There are three main reasons why children go into care.
Poverty and the problems it spawns - such as indequate housing, depression, drug addiction and alcohol misuse - is one of the most important root causes of family breakdown.
Another common cause is parents who had a poor experience of being parented, perhaps even suffering abuse and neglect themselves when children. Many people who experienced severely unhappy childhoods and had parents who didn't know how to care for them still go on to become good parents. But for some, the pattern becomes a cycle in which successive generations suffer emotionally damaging childhoods and an absence of the affection and affirmation that we need to grow into secure, confident adults.
A third, smaller category is where birth parents die or become too ill to care for their children. In these cases kinship care is often an option with another member of the family taking the child(ren) in if they have the space and financial resources to do so.
A very large number of children want to stay in touch with their parents - sometimes despite the most harrowing experiences. Part of the care journey is to make sure that safe and appropriate contact is possible.

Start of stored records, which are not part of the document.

### src/rtl/tba_pkg.sv
package tba_pkg;
  localparam int unsigned TBA_MODE_W = 8;

  typedef enum logic {
    FRAME_SHORT = 1'b0,
    FRAME_LONG  = 1'b1
  } frame_e;
endpackage

### src/rtl/tba_mode_reg.sv
module tba_mode_reg
  import tba_pkg::*;
#(
  parameter int unsigned MODE_W = TBA_MODE_W
) (
  input  logic              clk,
  input  logic              rst,
  input  logic              wr_en,
  input  logic [MODE_W-1:0] wr_data,
  output frame_e            mode_sel,
  output logic [MODE_W-1:0] rd_data
);
  frame_e mode_q;

  always_ff @(posedge clk) begin
    if (rst) begin
      mode_q <= FRAME_SHORT;
    end else if (wr_en) begin
      mode_q <= frame_e'(wr_data[0]);
    end
  end

  assign mode_sel = mode_q;
  assign rd_data  = {{(MODE_W-1){1'b0}}, mode_q};

  // Upper write bits are reserved and intentionally dropped.
  logic unused_hi;
  assign unused_hi = ^wr_data[MODE_W-1:1];
endmodule

### src/rtl/tba_slot_seq.sv
module tba_slot_seq
  import tba_pkg::*;
#(
  parameter int unsigned SHORT_SLOTS = 2,
  parameter int unsigned LONG_SLOTS  = 4,
  parameter int unsigned SLOT_W      = $clog2(LONG_SLOTS)
) (
  input  logic              clk,
  input  logic              rst,
  input  logic              tick,
  input  frame_e            req_mode,
  output logic [SLOT_W-1:0] cur_slot,
  output frame_e            eff_mode
);
  localparam logic [SLOT_W-1:0] SHORT_LAST = SLOT_W'(SHORT_SLOTS - 1);
  localparam logic [SLOT_W-1:0] LONG_LAST  = SLOT_W'(LONG_SLOTS - 1);

  logic [SLOT_W-1:0] slot_q;
  frame_e            eff_q;
  logic [SLOT_W-1:0] last_slot;
  logic              at_end;

  always_comb begin
    last_slot = (eff_q == FRAME_LONG) ? LONG_LAST : SHORT_LAST;
    at_end    = (slot_q == last_slot);
  end

  always_ff @(posedge clk) begin
    if (rst) begin
      slot_q <= '0;
      eff_q  <= FRAME_SHORT;
    end else if (tick) begin
      if (at_end) begin
        slot_q <= '0;
        eff_q  <= req_mode;
      end else begin
        slot_q <= slot_q + 1'b1;
      end
    end
  end

  assign cur_slot = slot_q;
  assign eff_mode = eff_q;
endmodule

### src/rtl/tba_bus_mux.sv
module tba_bus_mux #(
  parameter int unsigned NUM_TMR = 4,
  parameter int unsigned TMR_W   = 16,
  parameter int unsigned SLOT_W  = $clog2(NUM_TMR)
) (
  input  logic                     clk,
  input  logic                     rst,
  input  logic                     grant,
  input  logic [SLOT_W-1:0]        sel,
  input  logic [NUM_TMR*TMR_W-1:0] tmr_flat,
  output logic [TMR_W-1:0]         bus_val,
  output logic                     bus_vld,
  output logic [SLOT_W-1:0]        slot_out
);
  logic [TMR_W-1:0] vals [NUM_TMR];

  for (genvar g = 0; g < NUM_TMR; g++) begin : g_unpack
    assign vals[g] = tmr_flat[g*TMR_W +: TMR_W];
  end

  always_ff @(posedge clk) begin
    if (rst) begin
      bus_val  <= '0;
      bus_vld  <= 1'b0;
      slot_out <= '0;
    end else begin
      bus_vld <= grant;
      if (grant) begin
        bus_val  <= vals[sel];
        slot_out <= sel;
      end
    end
  end
endmodule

Current government policy favours a more joined-up approach to addressing the needs of whole families, not just individual members. A family drug and alcohol court pilot scheme began in January 2008, to see if it could align the way that addicted parents and their dependent children were treated. There are also plans for 'multi-systemic therapy' - a package of support which tries to intervene across a whole family to get it functioning in a more constructive way. Many of these interventions are focused on keeping children out of care - once a child's in the care system, it becomes less likely that someone will try to work on improving the home situation.
Another alternative is 'support care' or respite care where children are given deliberately short 'holidays' in care to give parent and child the breathing space they need. Here, temporary care may be just what's needed to keep a family together.